I love my country, the United States of America. It is the best country in the world, and I refuse to apologize for that statement.
I say it even more emphatically after having travelled this past winter. I enjoyed our adventures, but I almost kissed the ground when we landed back at O'Hare.
We have been blessed in our country. We are privileged with technology and wealth and knowledge. We are privileged to be able to vote and speak and write. To let our voice be heard.
Not many things make me tear up but my gratefulness to be a citizen of this country does. To see the flag flying proud in the breezes. To hear our national anthem sung-at ball games and funerals and races. To visit memorials of those who have given their lives to ensure my freedoms. To visit our monuments and icons. This makes me proud to be an American. This stirs my blood.

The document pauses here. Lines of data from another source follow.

===== config.mk =====
export PLATFORM = sky130hd
export DESIGN_NAME = loop_opts
export DESIGN_NICKNAME = d
export VERILOG_FILES = /design/src/loop_opts.v
export VERILOG_INCLUDE_DIRS = /design/src /design/src/src
export SDC_FILE = /design/constraint.sdc
export NUM_CORES = 1
export LEC_CHECK = 0
export BUFFER_PORTS_ARGS = -buffer_cell sky130_fd_sc_hd__buf_2
export CAP_MARGIN = 20
export CORE_ASPECT_RATIO = 0.7
export CORE_UTILIZATION = 60
export CTS_CLUSTER_DIAMETER = 200
export DETAILED_ROUTE_END_ITERATION = 10
export GPL_TIMING_DRIVEN = 0
export PLACE_DENSITY = 0.77
export SETUP_SLACK_MARGIN = 0.15
export SLEW_MARGIN = 40
export SYNTH_ARGS = -nofsm -noshare
export SYNTH_HDL_FRONTEND = slang
export SYNTH_SLANG_ARGS = --single-unit

===== constraint.sdc =====
create_clock -name mclk_i -period 23.7 [get_ports mclk_i]
set_input_delay 3.555 -clock mclk_i [delete_from_list [all_inputs] [get_ports mclk_i]]
set_output_delay 3.555 -clock mclk_i [all_outputs]
set_load 0.02 [all_outputs]

===== src/loop_opts_map.vh =====
// constants for the two-channel loop detector option logic
`ifndef LOOP_OPTS_MAP_VH
`define LOOP_OPTS_MAP_VH
// register indices
`define REG_CTRL 4'h0
`define REG_CH0_CFG 4'h1
`define REG_CH1_CFG 4'h2
`define REG_CH0_EXT 4'h3
`define REG_CH1_EXT 4'h4
`define REG_CH0_CNT 4'h5
`define REG_CH1_CNT 4'h6
`define REG_STATUS 4'h7
`define REG_DISP0 4'h8
`define REG_DISP1 4'h9
`define REG_COMP0 4'ha
`define REG_COMP1 4'hb
// ctrl fields
`define CTRL_COMMON_FAIL 0
`define CTRL_THIRD_CAR 1
`define CTRL_DIRECTIONAL 2
// per channel cfg fields
`define CFG_GREEN_COMP 0
`define CFG_CNT_DISP 1
`define CFG_CNT_RST 2
`define CFG_AUDIBLE 3
`define CFG_DISC_EN 4
`define CFG_DISC_SUB 5
`define CFG_LANE_LSB 8
`define CFG_LANE_MSB 10
`define LANE_RESET 3'h1
`define LANE_MAX 3'h5
// timing
`define TICK_MS 100
`define CLK_MHZ 100
`define TICK_CYCLES (`TICK_MS * 1000 * `CLK_MHZ)
`define COMP_S 15
`define COMP_TICKS (`COMP_S * 1000 / `TICK_MS)
`define COMP_TOTAL 16'h01f4
`define AUD_MIN 15
`define AUD_TICKS (`AUD_MIN * 60 * 1000 / `TICK_MS)
`define DISP_ALT_TICKS 10
`define DISP_LOW_MAX 16'h03e7
`endif


===== src/loop_opts.v =====
// option logic of a two-channel inductive loop detector
// Operation
// green compensation desensitizes 0.05 percent over 15 s during green with call
// compensation off means normal compensation only; enable held per channel
// count display replaces normal display with channel vehicle count
// per channel 16-bit vehicle counter wraps from 65535 to zero
// display low three digits up to 999, else alternate upper and lower
// counter reset off-to-on clears that channel's count
// counter reset setting always reads back as off when viewed
// lane loop setting per channel, five values one through five
// common fail makes any channel failure drive both fail outputs
// third-car mode calls both channels only while both loops occupied
// third-car first detecting channel shows pending while waiting
// directional first detecting channel is pending, outputs no call
// directional last detecting channel calls until its own detection ends
// directional first channel runs no timers, behaves as presence
// directional second channel runs its programmed timing normally
// audible follows selected channel raw occupancy only
// audible enabled on one channel clears it on the other
// audible setting clears itself after 15 minutes and at reset
// disconnect in green: detection end starts extension, expiry withholds calls
// disconnect with green inactive gives normal behaviour
// subtype off: extension still applies and serves as disconnect timer
// subtype on: no extension, call follows occupancy until disconnect
// extension 0 to 25.5 s in 0.1 s steps, restarts on re-entry
// controller drives phase green low for green, high for not green
// count each detected vehicle exactly once
// paired modes exclusive on channels one and two; pending clears properly
`timescale 1ns/100ps
`include "loop_opts_map.vh"
module loop_opts #(
  parameter TICK_CYCLES = `TICK_CYCLES,
  parameter AUD_TICKS = `AUD_TICKS
) (
  // clock, reset, enable
  input wire mclk_i,
  input wire nrst_i,
  input wire ce_i,
  // register port
  input wire [3:0] addr_i,
  input wire [15:0] wdata_i,
  input wire wr_i,
  input wire rd_i,
  output reg [15:0] rdata_o,
  // detector core, same clock
  input wire [1:0] occ_i,
  input wire [1:0] fail_i,
  // controller pins
  input wire [1:0] green_n_i,
  output wire [1:0] call_o,
  output wire [1:0] fail_o,
  // front panel
  output wire [1:0] pending_o,
  output wire audible_o,
  output reg [15:0] comp_o
);

////////////////////////////////////////////////////////////////////////////////
// synchronisers and tick

reg [1:0] gs1_q;
reg [1:0] gs2_q;
reg [26:0] tick_cnt_q;
// one shared 0.1 s tick: timers quantise to it, so a first step may come early
wire tick = (tick_cnt_q == TICK_CYCLES - 1);
always @(posedge mclk_i)
begin
  if (!nrst_i)
  begin
    gs1_q <= 2'h3;
    gs2_q <= 2'h3;
    tick_cnt_q <= 27'h0;
  end
  else if (ce_i)
  begin
    gs1_q <= green_n_i;
    gs2_q <= gs1_q;
    tick_cnt_q <= tick ? 27'h0 : tick_cnt_q + 27'h1;
  end
end
wire [1:0] green = ~gs2_q;

////////////////////////////////////////////////////////////////////////////////
// settings

reg [2:0] ctrl_q;
reg [10:0] cfg_q [0:1];
reg [7:0] ext_q [0:1];
reg [22:0] aud_cnt_q;
wire wr_cfg0 = wr_i && addr_i == `REG_CH0_CFG;
wire wr_cfg1 = wr_i && addr_i == `REG_CH1_CFG;
wire aud_exp = (aud_cnt_q == AUD_TICKS - 1) && tick;
// paired modes are exclusive; directional wins if both written
wire dir_mode = ctrl_q[`CTRL_DIRECTIONAL];
wire tcp_mode = ctrl_q[`CTRL_THIRD_CAR] && !dir_mode;

always @(posedge mclk_i)
begin
  if (!nrst_i)
  begin
    ctrl_q <= 3'h0;
    cfg_q[0] <= {`LANE_RESET, 8'h00};
    cfg_q[1] <= {`LANE_RESET, 8'h00};
    ext_q[0] <= 8'h00;
    ext_q[1] <= 8'h00;
    aud_cnt_q <= 23'h0;
  end
  else if (ce_i)
  begin
    if (wr_i && addr_i == `REG_CTRL)
      ctrl_q <= wdata_i[2:0];
    if (wr_i && addr_i == `REG_CH0_EXT)
      ext_q[0] <= wdata_i[7:0];
    if (wr_i && addr_i == `REG_CH1_EXT)
      ext_q[1] <= wdata_i[7:0];
    if (wr_cfg0)
      cfg_q[0] <= {(wdata_i[10:8] >= 3'h1 && wdata_i[10:8] <= `LANE_MAX) ?
        wdata_i[10:8] : cfg_q[0][10:8], 2'h0, wdata_i[5:0]};
    if (wr_cfg1)
      cfg_q[1] <= {(wdata_i[10:8] >= 3'h1 && wdata_i[10:8] <= `LANE_MAX) ?
        wdata_i[10:8] : cfg_q[1][10:8], 2'h0, wdata_i[5:0]};
    // counter reset bit never stays set, so it always reads off
    if (!wr_cfg0)
      cfg_q[0][`CFG_CNT_RST] <= 1'b0;
    if (!wr_cfg1)
      cfg_q[1][`CFG_CNT_RST] <= 1'b0;
    // audible exclusivity and timeout
    if (wr_cfg0 && wdata_i[`CFG_AUDIBLE])
      cfg_q[1][`CFG_AUDIBLE] <= 1'b0;
    else if (wr_cfg1 && wdata_i[`CFG_AUDIBLE])
      cfg_q[0][`CFG_AUDIBLE] <= 1'b0;
    if ((wr_cfg0 || wr_cfg1) && wdata_i[`CFG_AUDIBLE])
      aud_cnt_q <= 23'h0;
    else if (aud_exp)
    begin
      if (!wr_cfg0)
        cfg_q[0][`CFG_AUDIBLE] <= 1'b0;
      if (!wr_cfg1)
        cfg_q[1][`CFG_AUDIBLE] <= 1'b0;
      aud_cnt_q <= 23'h0;
    end
    else if (tick && (cfg_q[0][`CFG_AUDIBLE] || cfg_q[1][`CFG_AUDIBLE]))
      aud_cnt_q <= aud_cnt_q + 23'h1;
  end
end

assign audible_o = (cfg_q[0][`CFG_AUDIBLE] && occ_i[0]) ||
  (cfg_q[1][`CFG_AUDIBLE] && occ_i[1]);

////////////////////////////////////////////////////////////////////////////////
// pairing: who detected first

reg [1:0] first_q;
reg [1:0] occ_prev_q;
// first_q names the channel that detected first; one-hot codes let it mask calls
localparam [1:0] PAIR_IDLE = 2'h0;
localparam [1:0] PAIR_FIRST0 = 2'h1;
localparam [1:0] PAIR_FIRST1 = 2'h2;
wire paired = dir_mode || tcp_mode;
always @(posedge mclk_i)
begin
  if (!nrst_i)
  begin
    first_q <= 2'h0;
    occ_prev_q <= 2'h0;
  end
  else if (ce_i)
  begin
    occ_prev_q <= occ_i;
    case (first_q)
      PAIR_IDLE:
      begin
        if (paired && occ_i == 2'h2)
          first_q <= PAIR_FIRST1;
        else if (paired && occ_i != 2'h0)
          first_q <= PAIR_FIRST0; // both at once: channel one taken as first
      end
      PAIR_FIRST0, PAIR_FIRST1:
      begin
        if (!paired || occ_i == 2'h0)
          first_q <= PAIR_IDLE;
        else if (occ_i != 2'h3 && (first_q & occ_i) == 2'h0 && !dir_mode)
          first_q <= occ_i; // third-car: the loop still occupied waits again
        // directional keeps the first even after it leaves: the last keeps calling
      end
      default:
        first_q <= PAIR_IDLE;
    endcase
  end
end
// pending while first alone; clears once both detect
assign pending_o = (paired && occ_i != 2'h3 && (first_q & occ_i) != 2'h0) ?
  first_q : 2'h0;

////////////////////////////////////////////////////////////////////////////////
// per channel timing, counting and display

wire [1:0] base_call;
wire [1:0] any_fail = ctrl_q[`CTRL_COMMON_FAIL] && (fail_i != 2'h0) ?
  2'h3 : fail_i;
assign fail_o = any_fail;
// each channel owns its state; these packed buses only carry it out
wire [31:0] cnt_all;
wire [31:0] disp_all;
wire [31:0] comp_all;
wire [15:0] cnt_view0 = cnt_all[15:0];
wire [15:0] cnt_view1 = cnt_all[31:16];
wire [15:0] disp_view0 = disp_all[15:0];
wire [15:0] disp_view1 = disp_all[31:16];
wire [15:0] comp_view0 = comp_all[15:0];
wire [15:0] comp_view1 = comp_all[31:16];
// the ramp product is kept in 24 bits: 500 times 150 steps needs 17, overflowing 16
localparam [23:0] COMP_DIV = `COMP_TICKS;

genvar c;
generate
  for (c = 0; c < 2; c = c + 1)
  begin : g_ch
    reg [7:0] ext_cnt_q;
    reg ext_run_q;
    reg disc_q;
    reg [7:0] comp_tick_q;
    reg [3:0] alt_q;
    reg alt_hi_q;
    reg [15:0] cnt_q;
    reg [15:0] disp_q;
    reg [15:0] comp_q;
    wire [10:0] cfg = cfg_q[c];
    // directional first channel: no timers, plain presence
    wire no_timers = dir_mode && first_q[c];
    wire disc_act = cfg[`CFG_DISC_EN] && green[c] && !no_timers;
    wire use_ext = !no_timers && !(disc_act && cfg[`CFG_DISC_SUB]);
    wire fall = occ_prev_q[c] && !occ_i[c];
    wire rise = occ_i[c] && !occ_prev_q[c];
    // the stored reset bit clears a cycle after its write, so a write with it set is an off-to-on change unless the previous cycle also set it
    wire cnt_rst = (c == 0 ? wr_cfg0 : wr_cfg1) && wdata_i[`CFG_CNT_RST] &&
      !cfg[`CFG_CNT_RST];
    wire [15:0] lo3 = cnt_q % 16'h03e8;
    wire [15:0] hi2 = cnt_q / 16'h03e8;
    wire [23:0] comp_num = {8'h00, `COMP_TOTAL} * {16'h0000, comp_tick_q + 8'h01};
    wire [23:0] comp_quo = comp_num / COMP_DIV;
    always @(posedge mclk_i)
    begin
      if (!nrst_i)
      begin
        ext_cnt_q <= 8'h00;
        ext_run_q <= 1'b0;
        disc_q <= 1'b0;
        cnt_q <= 16'h0000;
        disp_q <= 16'h0000;
        comp_q <= 16'h0000;
        comp_tick_q <= 8'h00;
        alt_q <= 4'h0;
        alt_hi_q <= 1'b0;
      end
      else if (ce_i)
      begin
        // extension restarts in full on each clearing of the zone
        // a directional first channel must not leave an extension behind
        if (occ_i[c] || no_timers)
          ext_run_q <= 1'b0;
        else if (fall)
        begin
          ext_run_q <= ext_q[c] != 8'h00;
          ext_cnt_q <= ext_q[c];
          if (ext_q[c] == 8'h00 && disc_act)
            disc_q <= 1'b1;
        end
        else if (ext_run_q && tick)
        begin
          ext_cnt_q <= ext_cnt_q - 8'h01;
          if (ext_cnt_q == 8'h01)
          begin
            ext_run_q <= 1'b0;
            if (disc_act)
              disc_q <= 1'b1;
          end
        end
        if (!green[c] || !cfg[`CFG_DISC_EN])
          disc_q <= 1'b0;
        // vehicle counter: once per entry, wraps
        if (cnt_rst)
          cnt_q <= 16'h0000;
        else if (rise)
          cnt_q <= cnt_q + 16'h0001;
        // display: plain binary low three digits, upper part flagged by bit 15 alternates
        if (tick)
        begin
          alt_q <= (alt_q == `DISP_ALT_TICKS - 1) ? 4'h0 : alt_q + 4'h1;
          if (alt_q == `DISP_ALT_TICKS - 1)
            alt_hi_q <= !alt_hi_q;
        end
        if (!cfg[`CFG_CNT_DISP])
          disp_q <= 16'h0000;
        else if (cnt_q <= `DISP_LOW_MAX || !alt_hi_q)
          disp_q <= {4'h0, lo3[11:0]};
        else
          disp_q <= {1'b1, 8'h00, hi2[6:0]};
        // green compensation: 500 units of 0.0001 percent over 15 s
        if (!cfg[`CFG_GREEN_COMP] || !green[c])
        begin
          comp_q <= 16'h0000;
          comp_tick_q <= 8'h00;
        end
        else if (call_o[c] && tick && comp_tick_q != `COMP_TICKS)
        begin
          comp_tick_q <= comp_tick_q + 8'h01;
          comp_q <= comp_quo[15:0];
        end
      end
    end
    assign base_call[c] = any_fail[c] || (!disc_q &&
      (occ_i[c] || (use_ext && ext_run_q)));
    assign cnt_all[16*c +: 16] = cnt_q;
    assign disp_all[16*c +: 16] = disp_q;
    assign comp_all[16*c +: 16] = comp_q;
  end
endgenerate

// registered so the panel value never glitches between the two channels
always @(posedge mclk_i)
begin
  if (!nrst_i)
    comp_o <= 16'h0000;
  else if (ce_i)
    comp_o <= (comp_view0 > comp_view1) ? comp_view0 : comp_view1;
end

reg [1:0] call_sel;
always @*
begin
  call_sel = base_call;
  if (tcp_mode)
  begin
    // and-pairing: a call needs both loops, a failed loop still calls
    if (occ_i == 2'h3)
      call_sel = {2{&base_call}} | any_fail;
    else
      call_sel = any_fail;
  end
  else if (dir_mode)
    call_sel = (base_call & ~first_q) | (any_fail & first_q);
end
assign call_o = call_sel;

////////////////////////////////////////////////////////////////////////////////
// register read

always @(posedge mclk_i)
begin
  if (!nrst_i)
    rdata_o <= 16'h0000;
  else if (ce_i)
  begin
    rdata_o <= 16'h0000;
    if (rd_i)
      case (addr_i)
        `REG_CTRL: rdata_o <= {13'h0, ctrl_q};
        // the counter reset request is write-only, so it always reads off
        `REG_CH0_CFG: rdata_o <= {5'h0, cfg_q[0][10:3], 1'b0, cfg_q[0][1:0]};
        `REG_CH1_CFG: rdata_o <= {5'h0, cfg_q[1][10:3], 1'b0, cfg_q[1][1:0]};
        `REG_CH0_EXT: rdata_o <= {8'h0, ext_q[0]};
        `REG_CH1_EXT: rdata_o <= {8'h0, ext_q[1]};
        `REG_CH0_CNT: rdata_o <= cnt_view0;
        `REG_CH1_CNT: rdata_o <= cnt_view1;
        `REG_STATUS: rdata_o <= {7'h0, audible_o, pending_o, fail_o, call_o, occ_i};
        `REG_DISP0: rdata_o <= disp_view0;
        `REG_DISP1: rdata_o <= disp_view1;
        `REG_COMP0: rdata_o <= comp_view0;
        `REG_COMP1: rdata_o <= comp_view1;
        default: rdata_o <= 16'h0000;
      endcase
  end
end

endmodule // loop_opts


==> impl_metrics.yaml <==
setup_path:
  crit_type: "reg -> reg"
  r2r-start: "g_ch[1].comp_tick_q[0]"
  worstPathRequired_ns: 24.14
  slowest_delay_ns: 0.64
  critPathMaxFanout: 10
  startpoint_type: "flop"
  cp_data_arrival_time_ns: 15.13
  crit_path_start: "g_ch[1].comp_tick_q[0]"
  end_kind: "flop"
  cpMaxStageDelayCell: "o211ai_1"
grt:
  use_met2_pct: 52.3
  grt_antenna_before_repair: 1
  met1_usage_pct: 54.6
  busiest_layer: "met1"
  grt_start_max_net_pins: 16
  grt_usage_pct: 35.9
  grt_pass1_wl_um: 116000
  gr-total-overflow: 0
  grt_pass1_vias: 21400
  grt_util_met3_pct: 7.04
logic_synthesis:
  yosys_register_bits: 245
  synthAdderAreaFrac_pct: 8.89
  synth_cell_types: 121
  ys.flop_type: "dfxtp_1"
  async_flop_share_pct: 0
  synth-xor-area-share_pct: 8.49
  synth-seq-area-share_pct: 22.2
  synthCells: 3042
  synth-compound-area-share_pct: 26.2
  synth.area.mux_share_pct: 3.22
  netlist_area_um2: 23500
  synthSimpleGateAreaFrac_pct: 26.1
  synth_edf_count: 30
  avgSynthCellArea_um2: 7.72
  ys_warn_count: 0
  synth_top_family_by_area: "compound AO/OA/AOI/OAI gates"
routing:
  wl_um: 73900
  drt_iter0_markers: 2823
  num_vias: 24100
  first_pass_iters: 6
  viasPerCell: 6.55
  drc: 0
  post_drt_wl_per_cell_um: 20.1
  detail-route-antenna-nets: 0
place:
  dp_hpwl_um: 57900
  io_buffers: 55
  dp_slack_ns: 9.37
  place_congestion: 1.03
  dp.cells: 3631
layout:
  final_common_cell: "nand2_1"
  synthToLayoutAreaGrowth_pct: 7.89
  multi_input_area_um2: 17200
  fillers: 3364
  regArea_um2: 5200
  stdcell_count: 3674
  finish.utilization_pct: 65.8
  antenna_cells: 0
  layout_common_cells: "nand2_1, nor2_1, dfxtp_1"
  layout-drive-gt1-share_pct: 8.61
  nets: 3297
sta:
  finClkSkew_ns: 0.0167
  finalSetupTns_ns: 0
  worstMarginPinSlew_ns: 0.901
  relSlewSlack_pct: 39.9
  worst_slack_ns: 9.01
  finalCritPeriodShare_pct: 62.0
  final-max-slew-violation-count: 0
  max_freq_mhz: 68.1
  fin_crit_ns: 14.69
  hold_violations: 0
  rsz0062_at_grt: "false"
  finalSetupViolCount: 0
floorplan:
  fp.dieW_um: 238
  num_io_pins: 70
  coreArea_um2: 38500
  row_count: 60
  start_util_pct: 60.9
  dieArea_um2: 39900
  die_h_um: 167
clocking:
  cts_tree: "yes"
  cts_root_buf: "clkbuf_16"
  cts_buffers: 23
  clk-insertion-delay-late_ns: 0.55
  postCtsHoldBufs: 0
  post_cts_buffers: 0
  cts-resized-gates: 0
  cts.reportedPaths.clkPinSlew_ns: 0.07
  cts_num_sinks: 245
  cts_buffer_depth: 3
  h-tree-depth: 1
pwr:
  internal_power_uw: 659
  combPwrFrac_pct: 9.5
  power_leakage_uw: 0.00976
  seqPwrFrac_pct: 48.5
  clkPwrFrac_pct: 42.0
  power-per-cell-area_nw_per_um2: 35.4
  swShare_pct: 26.5
  ir_drop_mv: 0.0650
  power_switching_uw: 238
hold_path:
  hp-start: "disp_view1[10]"
  min_path_type: "reg -> reg"
status:
  status: "finished, final reports clean"
job:
  maxCapViolCount: 0
==> cell type report <==
| type | count | area share (%) |
|---|---|---|
| inverter | 136 | 2.02 |
| timing repair buffer | 58 | 1.17 |
| tap | 527 | 2.60 |
| sequential | 245 | 20.6 |
| multi-input combinational | 2517 | 68.1 |
| clock buffer | 34 | 2.76 |
| clock inverter | 8 | 0.237 |
| buffer | 149 | 2.57 |
==> registers in the layout (all words and copies together) (netlist names), 3 cells and up <==
signal	flops
aud_cnt_q	23
ext_q	16
cnt_view1	16
comp_o	10
rdata_o	16
disp_view1	13
cfg_q	18
cnt_view0	16
g_ch.alt_q	8
g_ch.comp_tick_q	16
disp_view0	13
g_ch.ext_cnt_q	16
comp_view1	10
tick_cnt_q	27
ctrl_q	3
comp_view0	10
==> cell usage after synthesis (77+ instances only) <==
cell type    n  share of area [%]
a21oi_1    180                3.8
clkbuf_1   107                1.7
dfxtp_1    215                 18
ha_1       102                5.4
inv_1      132                2.1
nand2_1    283                4.5
nand3_1    106                2.3
nor2_1     264                4.2
nor2b_1     99                2.6
nor3_1      77                1.6
o21ai_0    153                3.3
xnor2_1    137                5.1
xor2_1      85                3.2
==> worst max-delay path: cells and delay by family (launching register included) <==
family / cells / cell delay (ns)
AOI/OAI and AO/OA: 22 / 6.08
buffers and inverters: 12 / 2.90
adders and majority gates: 6 / 2.58
and+or+nand+nor: 8 / 1.44
xor gates and xnor gates: 3 / 0.68
DFF: 1 / 0.45
muxes: 1 / 0.44
==> power groups by stage <==
stage	clock, µW	combinational [µW]	sequential (µW)
2_1_floorplan	0	53.0	440
3_3_place_gp	0	79.6	443
3_5_place_dp	0	81.4	443
4_1_cts	379	81.8	434
5_1_grt	396	90.9	435
6_report	377	85.2	435
==> per-stage QoR <==
step           hold slack, ns  power (µW)  instance area (µm²)
2_1_floorplan           0.421         493                23500
3_3_place_gp            0.443         523                24400
3_5_place_dp            0.448         525                24500
4_1_cts                 0.465         895                25300
5_1_grt                 0.498         922                25300
6_report                0.468         897                25300
==> cell families after synthesis <==
kind of cell,after synthesis
adders and majority gates,149
muxes,73
other,1
DFF,245
xor gates and xnor gates,225
and+or+nand+nor,1205
AOI/OAI and AO/OA,859
buffers and inverters,285
==> metal layers <==
| metal | vias up | routed length (µm) |
|---|---|---|
| met3 | 98 | 7680 |
| li1 | 11300 | - |
| met2 | 1168 | 30600 |
| met4 | 0 | 1350 |
| met1 | 11500 | 34200 |
| met5 | - | 0 |
==> path summary, 6_finish.rpt <==
kind	to	slack, ns	cells past startpoint
max	comp_view1[0]	9.01	52
max reg2reg	comp_view1[0]	9.01	52
min reg2reg	disp_view1[10]	0.47	1
min	disp_view1[10]	0.47	1
(Power assumes the default switching activity.)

"When in the Course of human events, it becomes necessary for one people to dissolve the political bands which have connected them with another, and to assume among the powers of the earth, the separate and equal station to which the Laws of Nature and of Nature's God entitle them, a decent respect to the opinions of mankind requires that they should declare the causes which impel them to the separation.

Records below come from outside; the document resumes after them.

===== config.mk =====
export PLATFORM = sky130hd
export DESIGN_NAME = rsi_top
export DESIGN_NICKNAME = d
export VERILOG_FILES = /design/src/include/rsi_pkg.sv /design/src/logic/rsi_top.sv
export SDC_FILE = /design/constraint.sdc
export NUM_CORES = 1
export LEC_CHECK = 0
export ABC_AREA = 1
export BUFFER_PORTS_ARGS = -buffer_cell sky130_fd_sc_hd__buf_2
export CAP_MARGIN = 15
export CORE_ASPECT_RATIO = 1.4
export CORE_MARGIN = 10
export CORE_UTILIZATION = 56
export DETAILED_ROUTE_END_ITERATION = 7
export PLACE_DENSITY = 0.77
export SYNTH_ARGS = -nofsm -noshare
export SYNTH_HDL_FRONTEND = slang
export SYNTH_SLANG_ARGS = --single-unit

===== constraint.sdc =====
create_clock -name clk_i -period 2 [get_ports clk_i]
set_input_delay 0.1 -clock clk_i [delete_from_list [all_inputs] [get_ports clk_i]]
set_output_delay 0.1 -clock clk_i [all_outputs]
set_load 0.03 [all_outputs]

We hold these truths to be self-evident, that all men are created equal, that they are endowed by their Creator with certain unalienable Rights, that among these are Life, Liberty and the pursuit of Happiness.--That to secure these rights, Governments are instituted among Men, deriving their just powers from the consent of the governed, --That whenever any Form of Government becomes destructive of these ends, it is the Right of the People to alter or to abolish it, and to institute new Government, laying its foundation on such principles and organizing its powers in such form, as to them shall seem most likely to effect their Safety and Happiness. Prudence, indeed, will dictate that Governments long established should not be changed for light and transient causes; and accordingly all experience hath shewn, that mankind are more disposed to suffer, while evils are sufferable, than to right themselves by abolishing the forms to which they are accustomed. But when a long train of abuses and usurpations, pursuing invariably the same Object evinces a design to reduce them under absolute Despotism, it is their right, it is their duty, to throw off such Government, and to provide new Guards for their future security.--Such has been the patient sufferance of these Colonies; and such is now the necessity which constrains them to alter their former Systems of Government. The history of the present King of Great Britain is a history of repeated injuries and usurpations, all having in direct object the establishment of an absolute Tyranny over these States. To prove this, let Facts be submitted to a candid world..."
Tomorrow, as we celebrate our country's 237th birthday and consider our amazing country, may your heart overflow with gratefulness and pride and your eyes with happy tears.